(Saved data entries)
===== config.mk =====
export PLATFORM = sky130hd
export DESIGN_NAME = irq_route_top
export DESIGN_NICKNAME = d
export VERILOG_FILES = /design/src/rtl/irq_route_pkg.sv /design/src/rtl/irq_route_decode.sv /design/src/rtl/irq_route_regfile.sv /design/src/rtl/irq_route_gate.sv /design/src/rtl/irq_route_readback.sv /design/src/rtl/irq_route_top.sv
export SDC_FILE = /design/constraint.sdc
export NUM_CORES = 1
export LEC_CHECK = 0
export BUFFER_PORTS_ARGS = -buffer_cell sky130_fd_sc_hd__buf_4
export CAP_MARGIN = 20
export CORE_MARGIN = 2
export CORE_UTILIZATION = 35
export DETAILED_ROUTE_END_ITERATION = 16
export SYNTH_ARGS = -nofsm -noshare
export SYNTH_HDL_FRONTEND = slang
export SYNTH_HIERARCHICAL = 1
export SYNTH_SLANG_ARGS = --single-unit
export TNS_END_PERCENT = 5

===== constraint.sdc =====
create_clock -name clk -period 2.9 [get_ports clk]
set_input_delay 0.29 -clock clk [delete_from_list [all_inputs] [get_ports clk]]
set_output_delay 0.29 -clock clk [all_outputs]
set_load 0.05 [all_outputs]

===== src/rtl/irq_route_pkg.sv =====
package irq_route_pkg;
  localparam int NUM_CORES = 2;
  localparam int MASTER_W  = (NUM_CORES > 1) ? $clog2(NUM_CORES) : 1;
  typedef logic [NUM_CORES-1:0] core_mask_t;
endpackage


===== src/rtl/irq_route_decode.sv =====
module irq_route_decode #(
  parameter int                 NUM_SRC    = 112,
  parameter int                 ADDR_W     = 12,
  parameter int                 IDX_W      = 7,
  parameter logic [ADDR_W-1:0]  ROUTE_BASE = 12'h080,
  parameter logic [ADDR_W-1:0]  ID_ADDR    = 12'h004
) (
  input  logic [ADDR_W-1:0] addr,
  output logic              hit_route,
  output logic              hit_id,
  output logic [IDX_W-1:0]  idx
);
  localparam logic [ADDR_W-1:0] ROUTE_END = ROUTE_BASE + ADDR_W'(2 * NUM_SRC);

  logic [ADDR_W-1:0] offset;

  always_comb begin
    offset    = addr - ROUTE_BASE;
    idx       = offset[IDX_W:1];
    hit_route = (addr >= ROUTE_BASE) && (addr < ROUTE_END) && !addr[0];
    hit_id    = (addr == ID_ADDR);
  end
endmodule


===== src/rtl/irq_route_regfile.sv =====
module irq_route_regfile
  import irq_route_pkg::*;
#(
  parameter int NUM_SRC = 112,
  parameter int IDX_W   = 7
) (
  input  logic                             clk,
  input  logic                             rst,
  input  logic                             wr_en,
  input  logic [IDX_W-1:0]                 wr_idx,
  input  core_mask_t                       wr_mask,
  output logic [NUM_SRC-1:0][NUM_CORES-1:0] route_en
);
  for (genvar n = 0; n < NUM_SRC; n++) begin : g_src
    always_ff @(posedge clk) begin
      if (rst) begin
        route_en[n] <= '0;
      end else if (wr_en && (wr_idx == IDX_W'(n))) begin
        route_en[n] <= wr_mask;
      end
    end
  end
endmodule


===== src/rtl/irq_route_gate.sv =====
module irq_route_gate
  import irq_route_pkg::*;
#(
  parameter int NUM_SRC = 112
) (
  input  logic [NUM_SRC-1:0]                src_irq,
  input  logic [NUM_SRC-1:0][NUM_CORES-1:0] route_en,
  output logic [NUM_CORES-1:0][NUM_SRC-1:0] core_irq
);
  for (genvar c = 0; c < NUM_CORES; c++) begin : g_core
    for (genvar n = 0; n < NUM_SRC; n++) begin : g_src
      assign core_irq[c][n] = src_irq[n] & route_en[n][c];
    end
  end
endmodule


===== src/rtl/irq_route_readback.sv =====
module irq_route_readback
  import irq_route_pkg::*;
#(
  parameter int NUM_SRC = 112,
  parameter int IDX_W   = 7,
  parameter int DATA_W  = 16
) (
  input  logic                             clk,
  input  logic                             rst,
  input  logic                             rd_en,
  input  logic                             hit_route,
  input  logic                             hit_id,
  input  logic [IDX_W-1:0]                 idx,
  input  logic [MASTER_W-1:0]              master,
  input  logic [NUM_SRC-1:0][NUM_CORES-1:0] route_en,
  output logic                             rsp_valid,
  output logic [DATA_W-1:0]                rsp_rdata
);
  core_mask_t        sel_mask;
  logic [DATA_W-1:0] rd_next;

  always_comb begin
    sel_mask = '0;
    for (int n = 0; n < NUM_SRC; n++) begin
      if (idx == IDX_W'(n)) sel_mask = route_en[n];
    end
    if (hit_route)   rd_next = DATA_W'(sel_mask);
    else if (hit_id) rd_next = DATA_W'(master);
    else             rd_next = '0;
  end

  always_ff @(posedge clk) begin
    if (rst) begin
      rsp_valid <= 1'b0;
      rsp_rdata <= '0;
    end else begin
      rsp_valid <= rd_en;
      rsp_rdata <= rd_en ? rd_next : '0;
    end
  end
endmodule


===== src/rtl/irq_route_top.sv =====
module irq_route_top
  import irq_route_pkg::*;
#(
  parameter int NUM_SRC = 112,
  parameter int ADDR_W  = 12,
  parameter int DATA_W  = 16
) (
  input  logic                clk,
  input  logic                rst,
  input  logic                req_valid,
  input  logic                req_write,
  input  logic [ADDR_W-1:0]   req_addr,
  input  logic [DATA_W-1:0]   req_wdata,
  input  logic [MASTER_W-1:0] req_master,
  output logic                rsp_valid,
  output logic [DATA_W-1:0]   rsp_rdata,
  input  logic [NUM_SRC-1:0]  src_irq,
  output logic [NUM_SRC-1:0]  core0_irq,
  output logic [NUM_SRC-1:0]  core1_irq
);
  localparam int                IDX_W      = $clog2(NUM_SRC);
  localparam logic [ADDR_W-1:0] ROUTE_BASE = ADDR_W'(12'h080);
  localparam logic [ADDR_W-1:0] ID_ADDR    = ADDR_W'(12'h004);

  logic                              hit_route;
  logic                              hit_id;
  logic [IDX_W-1:0]                  idx;
  logic [NUM_SRC-1:0][NUM_CORES-1:0] route_en;
  logic [NUM_CORES-1:0][NUM_SRC-1:0] core_irq;

  irq_route_decode #(
    .NUM_SRC(NUM_SRC), .ADDR_W(ADDR_W), .IDX_W(IDX_W),
    .ROUTE_BASE(ROUTE_BASE), .ID_ADDR(ID_ADDR)
  ) u_decode (
    .addr(req_addr), .hit_route(hit_route), .hit_id(hit_id), .idx(idx)
  );

  irq_route_regfile #(.NUM_SRC(NUM_SRC), .IDX_W(IDX_W)) u_regfile (
    .clk(clk), .rst(rst),
    .wr_en(req_valid && req_write && hit_route),
    .wr_idx(idx),
    .wr_mask(req_wdata[NUM_CORES-1:0]),
    .route_en(route_en)
  );

  irq_route_readback #(.NUM_SRC(NUM_SRC), .IDX_W(IDX_W), .DATA_W(DATA_W)) u_readback (
    .clk(clk), .rst(rst),
    .rd_en(req_valid && !req_write),
    .hit_route(hit_route), .hit_id(hit_id), .idx(idx),
    .master(req_master), .route_en(route_en),
    .rsp_valid(rsp_valid), .rsp_rdata(rsp_rdata)
  );

  irq_route_gate #(.NUM_SRC(NUM_SRC)) u_gate (
    .src_irq(src_irq), .route_en(route_en), .core_irq(core_irq)
  );

  assign core0_irq = core_irq[0];
  assign core1_irq = core_irq[1];
endmodule


==> results by group <==
Drt
  • Post-Route WL: 55,380 um
  • DRT Pass-1 Iters: 5
  • DRT iter0 DRCs: 1,059
  • Wirelength per Cell: 22.07 um
  • DR vias: 13,680
  • DRC: 0
  • Vias per cell: 5.453
  • Remaining antenna violation count: 0

CTS
  • Longest Clk Path Bufs: 3
  • TritonCTS clock tree: done
  • H-tree depth: 1
  • Clk slew on worst S/H paths: 60 ps
  • Post-CTS Setup Repair Bufs: 0
  • CTS sink count: 227
  • Total CTS buffers: 26
  • Post-CTS Hold Buffers: 0
  • Root Buffer: clkbuf_16
  • Gates resized, CTS repair: 0
  • Worst-Skew Late Latency: 540 ps

Synthesis
  • Post-synth ARST share: 0
  • Synth Flop Type: dfxtp_1
  • Synthesized area: 14,540 um^2
  • Register area share after synthesis: 0.3126
  • Yosys warns: 6
  • Syn Inst Count: 1,643
  • Yosys cell types: 95
  • EDFF count, synth: 0
  • Mean post-synth cell area: 8.847 um^2
  • Synth Register Bits: 227

Setup path
  • Top delay family on crit path: compound AO/OA/AOI/OAI gates
  • R2R depth: 7
  • Crit Path Max Fanout: 32
  • R2r setup slk: 630 ps
  • Worst setup EP type: register
  • Kind of critical path: in2reg
  • RR Endpoint: u_readback/rsp_rdata[1]$_SDFF_PP0_
  • Arrival time worst endpoint: 2700 ps
  • Reg-to-reg critical path startpoint: u_regfile/route_en[149]$_SDFFE_PP0P_
  • CP cell instances: buf_4 -> nor2b_1 -> o21a_1 -> o211ai_1 -> a211oi_1 -> o21ai_0 -> a221oi_4 -> o31ai_2
  • Buffer and inverter count on the worst path: 1
  • Slowest CP cell: nor2b_1
  • Req. time, crit path: 3310 ps
  • Slowest stage delay, CP: 760 ps
  • Setup crit start kind: input pin

Place
  • # port buffers: 357
  • Gp weighted congestion: 0.9019
  • Placed cells: 2,467
  • Final HPWL DP: 41,980 um

Floorplanning
  • Die footprint: 43,180 um^2
  • Initial Utilization: 0.3552
  • FP Rows: 74
  • Die Ht: 207.8 um
  • I/O pins: 386
  • Core ar.: 40,920 um^2
  • Die W: 207.8 um

Outcome
  • Status: completed

STA
  • Fmax: 0.4369 GHz
  • Max-slew headroom: 0.3782
  • Clock Skew: 15.08 ps
  • RSZ-0062 raised after global routing: false
  • Tmin final: 2289 ps
  • Setup tns final: 0 ps
  • Final worst path period share: 0.7892
  • Final setup viols: 0
  • Min Hold Slack: 42.27 ps
  • Final hold violation count: 0
  • Slew Limit Fails: 0
  • Worst slew pin tran: 932.8 ps

Min path
  • Worst min path class: in2reg
  • Hold endpoint: u_readback/rsp_valid$_SDFF_PP0_
  • Worst hold start: rst
  • Hold depth: 2

Global routing
  • GRT overflow: 0
  • Antenna violations before repair: 4
  • First-pass GRT wire length: 82,300 um
  • Busiest metal layer after global routing: met2
  • GRT Overall Usage: 0.2435
  • M2 GR Usage: 0.3966
  • Met1 global-route usage: 0.3347
  • Vias in the first global route: 13,330
  • Largest net degree at the start of global routing: 225
  • M3 GR Usage: 0.03918

Cells and area
  • Area delta synth->final: 27.86%
  • Final net count: 2,108
  • Share of layout cells above drive strength 1: 0.2699
  • Core Util, Final: 0.4542
  • Final cell count without fillers: 2,509

Power and ir drop
  • Leak Pwr: 8.901 nW
  • Maximum VDD drop: 0.3764 mV
  • Total Power: 7.182 mW
  • PwrDens: 386.4 nW/um^2

Job
  • Max_cap viols: 0
==> report_power, final <==
group          total [mW]  internal [mW]  switching (mW)
clock                3.19           1.91            1.28
sequential           3.12           3.12        0.000326
combinational       0.871          0.361           0.510
total                7.18           5.39            1.79
==> logic make-up (layout without fill, tap and decap cells) <==
family                 after synthesis  in the layout  synth area share
buffers and inverters              160            479           0.05939
flip-flops                         227            227            0.3126
AO/OA/AOI/OAI                      206            206            0.1032
AND/OR/NAND/NOR                    778            778            0.3314
multiplexers                       271            271            0.1931
other                                1             16         0.0002580
==> stage by stage <==
| stage | setup slack (ps) | instance area [um^2] |
|---|---|---|
| 2_1_floorplan | 577.5 | 14590 |
| 3_3_place_gp | 200.2 | 17770 |
| 3_5_place_dp | 153.4 | 17770 |
| 4_1_cts | 645.6 | 18580 |
| 5_1_grt | 570.2 | 18580 |
| 6_report | 611.4 | 18590 |
==> flip-flops by register name (all words and copies together), names as in the netlist <==
signal                cells
u_readback/rsp_valid      1
u_readback/rsp_rdata      2
u_regfile/route_en      224
==> Yosys cell counts (13+ instances only) <==
library cell	instances	area (um^2)
and4bb_2	13	162.7
a211oi_1	19	142.6
o21ai_0	44	220.2
buf_2	45	225.2
dfxtp_1	227	4544
nand2_1	123	461.7
and2_1	230	1439
nand3_1	24	120.1
nor3_1	14	70.07
mux2i_1	252	2522
o22ai_1	17	106.4
nand2b_1	238	1489
clkbuf_1	58	217.7
a21oi_1	27	135.1
nor2_1	32	120.1
nor2b_1	19	118.9
buf_4	33	247.7
==> layout by cell type, fill, tap and decap left out, types with 6 or more instances in the layout <==
master,instances
buf_4,421
mux2i_1,252
nand2b_1,236
and2_1,230
dfxtp_1,227
nand2_1,123
o21ai_0,44
nor2_1,32
clkbuf_16,27
a21oi_1,27
nand3_1,24
nor2b_1,19
a211oi_1,19
o22ai_1,17
nor3_1,14
conb_1,14
and4bb_2,13
mux2_2,11
and4b_1,11
a31oi_1,10
buf_12,8
o211ai_1,8
nor3b_1,8
nand4_1,8
inv_1,7
nand3b_1,7
clkbuf_8,6
or3b_1,6
o31ai_1,6
o221ai_1,6
mux4_2,6
o21a_1,6
==> metal layers <==
layer,vias to the layer above,share of wire
met5,-,0.00076
met4,6,0.025
met3,92,0.069
met2,593,0.46
met1,6650,0.44
li1,6340,-
==> cell type report <==
cell class / count / area (um^2)
repair buffers: 430 / 3332
clock buffers: 37 / 773.2
inverters: 9 / 33.78
diodes: 2 / 5.005
multi-input cells: 1269 / 9193
clock inverters: 3 / 40.04
flip-flops and latches: 227 / 4544
well taps: 532 / 665.6
fillers: 4031 / 22340
==> worst register-to-register path, stage by stage (launching register included) <==
cell	delay [ps]
dfxtp_1	360
mux2_4	300
o211ai_2	130
or3b_1	390
a2111o_1	380
and4b_4	240
a221oi_4	230
o31ai_2	100
==> worst max path at each step <==
stage / start / end / depth (start not counted)
after floorplan: req_addr[9] / u_regfile/route_en[34]$_SDFFE_PP0P_ / 7
after global placement: req_addr[2] / u_readback/rsp_rdata[0]$_SDFF_PP0_ / 9
after detailed placement: req_addr[2] / u_readback/rsp_rdata[0]$_SDFF_PP0_ / 9
after CTS: u_regfile/route_en[149]$_SDFFE_PP0P_ / u_readback/rsp_rdata[1]$_SDFF_PP0_ / 7
after global routing: u_regfile/route_en[155]$_SDFFE_PP0P_ / u_readback/rsp_rdata[1]$_SDFF_PP0_ / 7
final: req_addr[3] / u_readback/rsp_rdata[1]$_SDFF_PP0_ / 8
(Power assumes the default switching activity.)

◆ Activity:
Give back exactly the lines from the first line of the records through the line holding "export SDC_FILE = /design/constraint.sdc", including both of those lines and leaving out all others.

◆ Expected answer:
===== config.mk =====
export PLATFORM = sky130hd
export DESIGN_NAME = irq_route_top
export DESIGN_NICKNAME = d
export VERILOG_FILES = /design/src/rtl/irq_route_pkg.sv /design/src/rtl/irq_route_decode.sv /design/src/rtl/irq_route_regfile.sv /design/src/rtl/irq_route_gate.sv /design/src/rtl/irq_route_readback.sv /design/src/rtl/irq_route_top.sv
export SDC_FILE = /design/constraint.sdc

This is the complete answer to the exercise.